Pressemeldung vom 26.10. 2022
"Zahnloser Papiertiger": Bundesregierung will EU-Lieferkettengesetz deutlich abschwächen
Nach Recherchen des ARD-Politikmagazins MONITOR (heute, 21:45 Uhr im Ersten) will die deutsche Bundesregierung das geplante EU-Lieferkettengesetz so verändern, dass Sorgfaltspflichten und Haftungsrisiken für Unternehmen in wesentlichen Punkten deutlich reduziert werden. Das zeigen interne Dokumente aus den zuständigen Ministerien und den EU-Ratsverhandlungen, die MONITOR exklusiv vorliegen. Mit dem Lieferkettengesetz sollen Unternehmen verpflichtet werden, sowohl bei ihren direkten Lieferanten wie auch auf vorgelagerten Produktionsstufen auf die Einhaltung von Menschenrechten zu achten. Im Februar hatte die EU-Kommission ihren Richtlinienentwurf vorgelegt.

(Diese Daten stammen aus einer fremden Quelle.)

### src/rtl/text_console_ctrl_pkg.sv
// Shared constants and types for the text console writer: screen geometry,
// cell layout, control codes and the sequencer state encoding.
// Included by text_console_ctrl and console_cursor.
package text_console_ctrl_pkg;

    localparam int TXT_COLS   = 80;
    localparam int TXT_ROWS   = 30;
    localparam int TXT_ADDR_W = 12;

    // Cell layout: {color[31:8], 1'b0, char[6:0]}
    localparam int CELL_COLOR_MSB = 31;
    localparam int CELL_COLOR_LSB = 8;
    localparam int CELL_CHAR_MSB  = 6;
    localparam int CELL_CHAR_LSB  = 0;

    localparam logic [7:0] CH_BS    = 8'h08;
    localparam logic [7:0] CH_LF    = 8'h0A;
    localparam logic [7:0] CH_FF    = 8'h0C;
    localparam logic [7:0] CH_CR    = 8'h0D;
    localparam logic [7:0] CH_SPACE = 8'h20;
    localparam logic [7:0] CH_TILDE = 8'h7E;

    typedef enum logic [1:0] {
        IDLE        = 2'd0,
        SCROLL_COPY = 2'd1,
        SCROLL_CLR  = 2'd2,
        CLEAR       = 2'd3
    } console_state_t;

    function automatic logic [31:0] make_cell(input logic [23:0] color, input logic [7:0] ch);
        return {color, 1'b0, ch[6:0]};
    endfunction

endpackage

### src/rtl/console_cursor.sv
// Cursor register pair for the text console: advance, back, newline, CR and home.
// Ports: one-hot-ish op strobes in (priority home > newline > cr > back > advance),
// col/row out plus linear cell address row*COLS+col and edge flags.
module console_cursor
    import text_console_ctrl_pkg::*;
#(
    parameter int COLS = TXT_COLS,
    parameter int ROWS = TXT_ROWS,
    parameter bit WRAP = 1'b0      // newline on the last row wraps to row 0
) (
    input  logic                  clk,
    input  logic                  rst,
    input  logic                  advance,
    input  logic                  back,
    input  logic                  newline,
    input  logic                  cr,
    input  logic                  home,
    output logic [6:0]            col,
    output logic [4:0]            row,
    output logic [TXT_ADDR_W-1:0] addr,
    output logic                  last_col,
    output logic                  last_row,
    output logic                  at_origin
);

    assign last_col  = (col == 7'(COLS - 1));
    assign last_row  = (row == 5'(ROWS - 1));
    assign at_origin = (col == 7'd0) && (row == 5'd0);
    assign addr      = TXT_ADDR_W'(row) * TXT_ADDR_W'(COLS) + TXT_ADDR_W'(col);

    always_ff @(posedge clk or posedge rst) begin
        if (rst) begin
            col <= 7'd0;
            row <= 5'd0;
        end else if (home) begin
            col <= 7'd0;
            row <= 5'd0;
        end else if (newline) begin
            col <= 7'd0;
            if (!last_row)
                row <= row + 5'd1;
            else if (WRAP)
                row <= 5'd0;
        end else if (cr) begin
            col <= 7'd0;
        end else if (back) begin
            // caller never issues back at the origin
            if (col == 7'd0) begin
                col <= 7'(COLS - 1);
                row <= row - 5'd1;
            end else begin
                col <= col - 7'd1;
            end
        end else if (advance) begin
            col <= col + 7'd1;
        end
    end

endmodule

### src/rtl/text_console_ctrl.sv
// Terminal-style writer for the VGA text buffer: prints chars, handles CR/LF/BS/FF,
// scrolls (TEXT_CONSOLE_SCROLL_EN) or wraps+blanks row 0, and clears the screen.
// Latency: one cycle from accept to write strobe; cmd_ready is low while a fill/copy runs.
// Ports: cmd_* command handshake in; buf_* text-buffer write/read ports; cur_col/cur_row, busy out.
module text_console_ctrl
    import text_console_ctrl_pkg::*;
#(
    parameter int          COLS        = TXT_COLS,
    parameter int          ROWS        = TXT_ROWS,
    parameter logic [23:0] BLANK_COLOR = 24'h000000
) (
    input  logic                  clk,
    input  logic                  rst,
    input  logic                  cmd_valid,
    output logic                  cmd_ready,
    input  logic [7:0]            cmd_char,
    input  logic [23:0]           cmd_color,
    output logic                  buf_we,
    output logic [TXT_ADDR_W-1:0] buf_waddr,
    output logic [31:0]           buf_wdata,
    output logic                  buf_re,
    output logic [TXT_ADDR_W-1:0] buf_raddr,
    input  logic [31:0]           buf_rdata,
    output logic [6:0]            cur_col,
    output logic [4:0]            cur_row,
    output logic                  busy
);

    localparam logic [TXT_ADDR_W-1:0] LAST_CELL  = TXT_ADDR_W'(COLS * ROWS - 1);
    localparam logic [TXT_ADDR_W-1:0] ROW0_LAST  = TXT_ADDR_W'(COLS - 1);
    localparam logic [TXT_ADDR_W-1:0] COPY_LEN   = TXT_ADDR_W'(COLS * (ROWS - 1));
    localparam logic [31:0]           BLANK_CELL = make_cell(BLANK_COLOR, CH_SPACE);

`ifdef TEXT_CONSOLE_SCROLL_EN
    localparam bit WRAP = 1'b0;
`else
    localparam bit WRAP = 1'b1;
`endif

    console_state_t        state;
    logic [TXT_ADDR_W-1:0] cnt;
    logic [TXT_ADDR_W-1:0] fill_last;
    logic                  we_q;
    logic [TXT_ADDR_W-1:0] waddr_q;
    logic [31:0]           wdata_q;

    logic                  accept, printable, is_bs;
    logic                  c_advance, c_back, c_newline, c_cr, c_home;
    logic [TXT_ADDR_W-1:0] cur_addr;
    logic                  last_col, last_row, at_origin;

    assign cmd_ready = (state == IDLE);
    assign busy      = (state != IDLE);
    assign accept    = cmd_valid && cmd_ready;
    assign printable = (cmd_char >= CH_SPACE) && (cmd_char <= CH_TILDE);
    assign is_bs     = (cmd_char == CH_BS);

    // A printable in the last column turns into a newline instead of a column step.
    assign c_advance = accept && printable && !last_col;
    assign c_newline = accept && ((printable && last_col) || (cmd_char == CH_LF));
    assign c_cr      = accept && (cmd_char == CH_CR);
    assign c_back    = accept && is_bs && !at_origin;
    assign c_home    = accept && (cmd_char == CH_FF);

    console_cursor #(.COLS(COLS), .ROWS(ROWS), .WRAP(WRAP)) u_cursor (
        .clk       (clk),
        .rst       (rst),
        .advance   (c_advance),
        .back      (c_back),
        .newline   (c_newline),
        .cr        (c_cr),
        .home      (c_home),
        .col       (cur_col),
        .row       (cur_row),
        .addr      (cur_addr),
        .last_col  (last_col),
        .last_row  (last_row),
        .at_origin (at_origin)
    );

    always_ff @(posedge clk or posedge rst) begin
        if (rst) begin
            state     <= IDLE;
            cnt       <= '0;
            fill_last <= '0;
            we_q      <= 1'b0;
            waddr_q   <= '0;
            wdata_q   <= '0;
        end else begin
            we_q <= 1'b0;
            case (state)
                IDLE: begin
                    if (accept) begin
                        if (printable) begin
                            we_q    <= 1'b1;
                            waddr_q <= cur_addr;
                            wdata_q <= make_cell(cmd_color, cmd_char);
                        end else if (c_back) begin
                            // cursor moves linearly back one cell
                            we_q    <= 1'b1;
                            waddr_q <= cur_addr - 1'b1;
                            wdata_q <= BLANK_CELL;
                        end
                        if (c_home) begin
                            state     <= CLEAR;
                            cnt       <= '0;
                            fill_last <= LAST_CELL;
                        end else if (c_newline && last_row) begin
`ifdef TEXT_CONSOLE_SCROLL_EN
                            state <= SCROLL_COPY;
                            cnt   <= '0;
`else
                            // cursor wraps to row 0; blank that row
                            state     <= CLEAR;
                            cnt       <= '0;
                            fill_last <= ROW0_LAST;
`endif
                        end
                    end
                end
`ifdef TEXT_CONSOLE_SCROLL_EN
                SCROLL_COPY: begin
                    // read of cell cnt+COLS issued this cycle; the write of
                    // cell cnt-1 uses the data returned for the previous read
                    if (cnt != '0) begin
                        we_q    <= 1'b1;
                        waddr_q <= cnt - 1'b1;
                    end
                    if (cnt == COPY_LEN) begin
                        state     <= SCROLL_CLR;
                        fill_last <= LAST_CELL;  // cnt already points at the last row
                    end else begin
                        cnt <= cnt + 1'b1;
                    end
                end
                SCROLL_CLR: begin
                    we_q    <= 1'b1;
                    waddr_q <= cnt;
                    wdata_q <= BLANK_CELL;
                    if (cnt == fill_last) begin
                        state <= IDLE;
                        cnt   <= '0;
                    end else begin
                        cnt <= cnt + 1'b1;
                    end
                end
`endif
                CLEAR: begin
                    we_q    <= 1'b1;
                    waddr_q <= cnt;
                    wdata_q <= BLANK_CELL;
                    if (cnt == fill_last) begin
                        state <= IDLE;
                        cnt   <= '0;
                    end else begin
                        cnt <= cnt + 1'b1;
                    end
                end
                default: begin
                    state <= IDLE;
                    cnt   <= '0;
                end
            endcase
        end
    end

    assign buf_we    = we_q;
    assign buf_waddr = waddr_q;

`ifdef TEXT_CONSOLE_SCROLL_EN
    logic                  re_q;
    logic [TXT_ADDR_W-1:0] raddr_q;
    logic                  copy_sel;

    always_ff @(posedge clk or posedge rst) begin
        if (rst) begin
            re_q     <= 1'b0;
            raddr_q  <= '0;
            copy_sel <= 1'b0;
        end else begin
            re_q     <= (state == SCROLL_COPY) && (cnt != COPY_LEN);
            copy_sel <= (state == SCROLL_COPY) && (cnt != '0);
            if ((state == SCROLL_COPY) && (cnt != COPY_LEN))
                raddr_q <= cnt + TXT_ADDR_W'(COLS);
        end
    end

    // Read data arrives the cycle after buf_re, the same cycle its write is
    // strobed, so copy data is forwarded straight from the read port.
    assign buf_re    = re_q;
    assign buf_raddr = raddr_q;
    assign buf_wdata = copy_sel ? buf_rdata : wdata_q;
`else
    logic unused_rdata;
    assign unused_rdata = ^buf_rdata;
    assign buf_re       = 1'b0;
    assign buf_raddr    = '0;
    assign buf_wdata    = wdata_q;
`endif

endmodule
### config.mk
export PLATFORM = sky130hd
export DESIGN_NAME = text_console_ctrl
export DESIGN_NICKNAME = d
export VERILOG_FILES = /design/src/rtl/text_console_ctrl_pkg.sv /design/src/rtl/console_cursor.sv /design/src/rtl/text_console_ctrl.sv
export SDC_FILE = /design/constraint.sdc
export NUM_CORES = 1
export LEC_CHECK = 0
export ABC_CLOCK_PERIOD_IN_PS = 3000
export CAP_MARGIN = 25
export CORE_ASPECT_RATIO = 1.4
export CORE_MARGIN = 10
export CORE_UTILIZATION = 55
export DETAILED_ROUTE_END_ITERATION = 16
export DONT_BUFFER_PORTS = 1
export PLACE_DENSITY = 0.83
export SETUP_SLACK_MARGIN = 0.1
export SYNTH_ARGS = -nofsm -noshare
export SYNTH_HDL_FRONTEND = slang
export SYNTH_HIERARCHICAL = 1
export SYNTH_SLANG_ARGS = --single-unit
### constraint.sdc
create_clock -name clk -period 3 [get_ports clk]
set_clock_uncertainty 0.1 [all_clocks]
set_input_delay 0.45 -clock clk [delete_from_list [all_inputs] [get_ports clk]]
set_output_delay 0.45 -clock clk [all_outputs]
set_load 0.01 [all_outputs]
Word level (Yosys, flattened, before mapping) --
Index checks and enable logic that the tools add are counted.
Storage, ports and cells: register bits after elaboration 83, input port bits 67, output and inout port bits 72, logic and storage cells 96
Operators by class: $add $sub $neg 7, multiply operators 1, $lt $le $gt $ge 2, equality and inequality tests 13, muxes and demuxes 36, reduce and logical (&&, ||, !) cells 29
Operators with widths (count):
- $mux 12 | 9
- $mux 32 | 3
- $pmux 32 s2 | 1
- $pmux 12 s2 | 2
- $mux 7 | 6
- $eq 8x4->1 const B | 4
- $mux 5 | 6
- $add 12x1->12 const B | 1
- $add 12x7->12 | 1
- $eq 12x12->1 | 1
- $logic_and 1x1->1 | 12
- $reduce_and 3->1 | 4
- $sub 12x1->12 const B | 1
- $ge 8x6->1 const B | 1
- $le 8x7->1 const B | 1
- $mul 5x3->8 const B | 1
- $mux 2 | 4
- $add 7x1->7 const B | 1
- $eq 7x7->1 const B | 1
- $logic_not 7->1 | 1
- $sub 7x1->7 const B | 1
- $ne 3x1->1 const B | 2
- $reduce_bool 2->1 | 3
- $reduce_bool 3->1 | 2
- other kinds (16) | 19

Longest topological paths before layout --
Gate-level depths: netlist of the first run.
word-level depth 10, depth in mapped cells 12, depth with buffers taken out 11

Hierarchy --
The synthesis of the first run kept the hierarchy.
By module, submodules not included:
- text_console_ctrl | instances 1, cells an instance 347, area each 3154.3 um^2, sequential area each 1476.4 um^2
- console_cursor | instances 1, cells an instance 144, area each 1340.0 um^2, sequential area each 300.3 um^2

Worst setup path after synthesis of the first run --
Ideal clock, no wire load.
path type reg2reg, start reg u_cursor.row[0], end reg waddr_q[11] (netlist: buf_waddr[11]), library setup time 0.065 ns, arrival 2.826 ns, data required time 2.835 ns, path slack 0.009 ns, cell stages (with the launch flop) 10, path buffers 0, clock period less this slack 2.991 ns, cells stage by stage dfrtp_1 -> ha_1 -> ha_1 -> a21oi_1 -> xnor2_1 -> or4_4 -> or3_4 -> nor3_1 -> mux2i_1 -> a22o_1
Between the ends: longest elaborated chain between the ends 7, elaborated cells between the ends (all ways) 13, those cells by class add/sub: 2; mul: 1; eq/ne: 1; mux: 4; reduce/logical: 5
Ends and longest elaborated chain:
- start, declared | RTL line console_cursor.sv:19 | output logic [4:0] row,
- start signal, assigned | RTL line console_cursor.sv:41 | row <= row + 5'd1;
- start signal, assigned | RTL line console_cursor.sv:50 | row <= row - 5'd1;
- $mul 5x3->8 | RTL line console_cursor.sv:29 | assign addr = TXT_ADDR_W'(row) * TXT_ADDR_W'(COLS) + TXT_ADDR_W'(col);
- $add 12x7->12 | RTL line console_cursor.sv:29
- net cur_addr[7] | RTL line text_console_ctrl.sv:49 | logic [TXT_ADDR_W-1:0] cur_addr;
- $sub 12x1->12 | RTL line text_console_ctrl.sv:101 | waddr_q <= cur_addr - 1'b1;
- $mux 12 | RTL line text_console_ctrl.sv:98 | end else if (c_back) begin
- $mux 12 | RTL line text_console_ctrl.sv:94 | if (printable) begin
- $mux 12 | RTL line text_console_ctrl.sv:93 | if (accept) begin
- $pmux 12 s2 | RTL line text_console_ctrl.sv:91 | case (state)
- end signal, assigned | RTL line text_console_ctrl.sv:96 | waddr_q <= cur_addr;
- end signal, assigned | RTL line text_console_ctrl.sv:101
- end signal, assigned | RTL line text_console_ctrl.sv:150 | waddr_q <= cnt;
- end, declared | RTL line text_console_ctrl.sv:44 | logic [TXT_ADDR_W-1:0] waddr_q;
The timed path passes the listed nets, and every way through them passes these cells. The select of a mux whose other input is x is not followed. A chain may end at the register's enable or synchronous reset.

Final worst setup path of the first run --
start reg u_cursor.row[0], end reg waddr_q[10] (netlist: buf_waddr[10])
Same word-level chain as after synthesis.

==> results of run 1 <==
-- through the flow --
step	std cells	setup slack (ps)	util	power (mW)	hold slack, ps
3_3_place_gp	587	48.1	0.592	2.21	237
2_1_floorplan	504	112	-	2.01	214
6_report	615	53.8	0.654	3.18	113
3_5_place_dp	587	9.40	0.592	2.25	247
4_1_cts	609	73.8	0.627	3.07	94.7
5_1_grt	615	-28.1	0.654	3.35	111
-- worst paths after layout --
kind                                             startpoint                        end  slack (ps)  depth (start not counted)
min in group asynchronous                               rst       state[0]$_DFFE_PP0P_         470                          2
max in group asynchronous                               rst  buf_wdata[30]$_DFFE_PP0P_        1690                          3
worst max-delay path            u_cursor/row[0]$_DFFE_PP0P_  buf_waddr[10]$_DFFE_PP0P_          50                          8
worst max register to register  u_cursor/row[0]$_DFFE_PP0P_  buf_waddr[10]$_DFFE_PP0P_          50                          8
worst min-delay path                          cmd_color[18]  buf_wdata[26]$_DFFE_PP0P_         110                          2
worst min register to register     fill_last[6]$_DFFE_PP0P_   fill_last[6]$_DFFE_PP0P_         420                          1
-- timing repair --
item,in CTS,in global routing
pin swaps,5,17
hold buffers,1,0
cloned,0,0
setup buffers,5,6
hold endpoints to repair,29,0
resized for setup,6,26
setup endpoints to repair,8,12
-- synthesized netlist by cell type (2+ instances only) --
library cell / instances / area (µm²)
a211o_1: 8 / 70.1
a211oi_1: 4 / 30.0
a21o_1: 12 / 90.1
a21oi_1: 15 / 75.1
a221o_1: 4 / 40.0
a221oi_1: 3 / 26.3
a22o_1: 3 / 26.3
a32o_1: 5 / 50.1
a32oi_1: 2 / 17.5
and2_1: 3 / 18.8
and3_1: 13 / 81.3
and4_1: 4 / 35.0
buf_2: 7 / 35.0
buf_4: 18 / 135
buf_6: 2 / 22.5
clkbuf_1: 17 / 63.8
dfrtp_1: 71 / 1780
fa_1: 2 / 40.0
ha_1: 17 / 213
inv_1: 18 / 67.6
mux2_2: 2 / 22.5
mux2i_1: 3 / 30.0
nand2_1: 73 / 274
nand2b_1: 5 / 31.3
nand3_1: 7 / 35.0
nand4_1: 7 / 43.8
nand4b_1: 2 / 17.5
nor2_1: 21 / 78.8
nor2b_1: 3 / 18.8
nor3_1: 12 / 60.1
nor3b_1: 7 / 52.6
nor4_1: 9 / 56.3
nor4bb_1: 2 / 20.0
o211ai_1: 5 / 37.5
o21a_1: 4 / 30.0
o21ai_0: 39 / 195
o21ai_1: 2 / 10.0
o22a_1: 2 / 17.5
o31ai_1: 3 / 22.5
or3_1: 5 / 31.3
or3_4: 2 / 22.5
or4_2: 2 / 17.5
xnor2_1: 7 / 61.3
xor2_1: 10 / 87.6
-- final cells by class --
cell class,instances,area [µm²]
Inverter,19,71.3
Fill cell,639,2710
Clock inverter,6,68.8
Sequential cell,71,1780
Timing Repair Buffer,40,310
Multi-Input combinational cell,369,2650
Clock buffer,10,128
Tap cell,100,125
-- routing by layer --
layer  global-route usage  wire length [µm]  vias to the layer above
met2                0.343              6900                      174
met4               0.0892               348                        0
met5                    0                 0                        -
met1                0.208              4470                     1909
li1                     -                 -                     1780
met3               0.0525              1020                       41
-- critical path: stages (launching register included) --
cell and delay (ps):
dfrtp_2 460, ha_2 200, fa_2 370, xor2_2 180, or4_4 570, or3_4 420
nor3_4 180, xnor2_2 110, a221oi_2 260
-- logic make-up after synthesis --
group / Yosys count
adder cells (fa/ha/maj): 19
other: 1
multiplexers: 5
XOR/XNOR: 17
AO/OA/AOI/OAI: 124
buffers and inverters: 64
flip-flops: 71
AND/OR/NAND/NOR: 190
-- registers in the layout, indices dropped and copies added, names as in the netlist --
| signal | cells |
|---|---|
| buf_wdata | 31 |
| buf_waddr | 12 |
| cnt | 12 |
| u_cursor/col | 7 |
| u_cursor/row | 5 |
| fill_last | 2 |
| buf_we | 1 |
| state | 1 |
-- power by group through the flow --
stage | combinational, mW | clock [mW] | sequential (mW)
after floorplan | 0.669 | 0 | 1.34
after global placement | 0.897 | 0 | 1.31
after detailed placement | 0.934 | 0 | 1.32
after CTS | 0.972 | 0.802 | 1.30
after global routing | 1.19 | 0.839 | 1.32
final | 1.10 | 0.791 | 1.29
==> flow_summary.ini, run 1 <==
[clock_tree]
clk_pin_slew_ps = 80
cts_tree = built
h-tree-depth = 3
cts_buffers = 9
cts-root-buf = clkbuf_8
clock_path_buffers = 2
clkLatencyLatePin_ps = 370
cts_num_sinks = 71

[min_path]
worstHoldPathType = in -> reg

[drt]
totalWireLength_mm = 12.7
firstDrtPassIters = 5
via_count = 3904
first_iter_violations = 212
ant_nets = 0
wl_per_cell_um = 20.7
viasPerCell = 6.35
drc = 0

[floorplan]
design.core.area_um2 = 7850
io_pins = 139
die_y_um = 127
start_util = 0.573
num_rows = 38
dieWidth_um = 96.4
dieArea_um2 = 12200

[cells_and_area]
drive_gt1_frac = 0.208
final_cell_mix = nand2_1, dfrtp_1, o21ai_0, buf_4, nor2_1
num_antenna_cells = 0
fin_area_um2 = 5130
areaGrowthSynthToFinish_pct = 14.2
mostFrequentLayoutCell = nand2_1
nets = 596

[synth]
yosys.area_share.simple = 0.232
ys_warn_count = 6
synth_xor_area_frac = 0.0331
synth_fa_ha_area_frac = 0.0562
synth.area.mux_share = 0.0117
synth_cell_types = 73
avgSynthCellArea_um2 = 9.15
synth_edf_count = 0
synth_area_um2 = 4490
synthCells = 491
synth_ff_type = dfrtp_1
synth_top_family_by_area = simple AND/OR/NAND/NOR gates
ys_ff_latch = 71
synth_compound_area_frac = 0.197
async_flop_share = 1.00
yosysSeqAreaShare = 0.395

[global_routing]
grt_max_degree = 37
grt_pass1_vias = 3764
grt_overflow_total = 0
track_usage = 0.195
grt_pass1_wl_mm = 19.0
antenna_found_initial = 0

[worst_setup_path]
cp.required_ps = 3160
cp-start-kind = register
path_class = reg -> reg
critPathMaxFanout = 3
arrival_ps = 3110
crit_path_end_kind = register

[timing]
slew_violations = 0
max_slew_margin = 0.546
tightest_slew_ps = 681
tns_ps = 0
grt_setup_unrepaired = yes
finalHoldViolations = 0
timing.fmax_ghz = 0.339
period_minus_slack_ps = 2950
finalSetupViolations = 0
finalCritPeriodShare = 0.982

[status]
status = finished, final reports clean

[power_and_ir_drop]
pwr-share-comb = 0.344
p_leak_nw = 2.37
power_density_nw_per_um2 = 620
power.switching_mw = 1.22
clkPwrFrac = 0.249
p_sw_frac = 0.384
worst_ir_drop_vdd_mv = 0.480
internal_power_mw = 1.96
pwr-share-seq = 0.407

[place]
port_buffers = 0
place.gp.congestion = 0.882
placed_area_um2 = 4650
place_hpwl_mm = 9.08

[flow_run]
cap_violations = 0
Note: power is estimated with default switching activity, not from simulation.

Offiziell hat die deutsche Bundesregierung ihre Unterstützung für den Vorschlag der Kommission angekündigt. Erst vorletzte Woche hatte Bundesarbeitsminister Hubertus Heil gesagt: "Gerade in diesen Zeiten müssen wir den Menschenrechtsschutz in globalen Lieferketten weiter stärken. Und das ohne Wenn und Aber." Laut der internen Dokumente wirkt die Bundesregierung bei den internen Verhandlungen der EU jedoch massiv darauf hin, den Kommissionsentwurf insbesondere bei Regelungen zur zivilrechtlichen Haftung und zur Sorgfaltspflicht der Unternehmen deutlich zu entschärfen. Nichtregierungsorganisationen kritisieren die Forderungen der Bundesregierung, das geplante Gesetz werde dadurch letztlich ausgehöhlt. Aber auch aus den eigenen Reihen kommt Kritik: Der EU-Abgeordnete René Repasi (SPD) sagte gegenüber MONITOR, das Gesetz werde zu einem "zahnlosen Papiertiger", falls sich die Bundesregierung mit ihrer Position durchsetzen würde.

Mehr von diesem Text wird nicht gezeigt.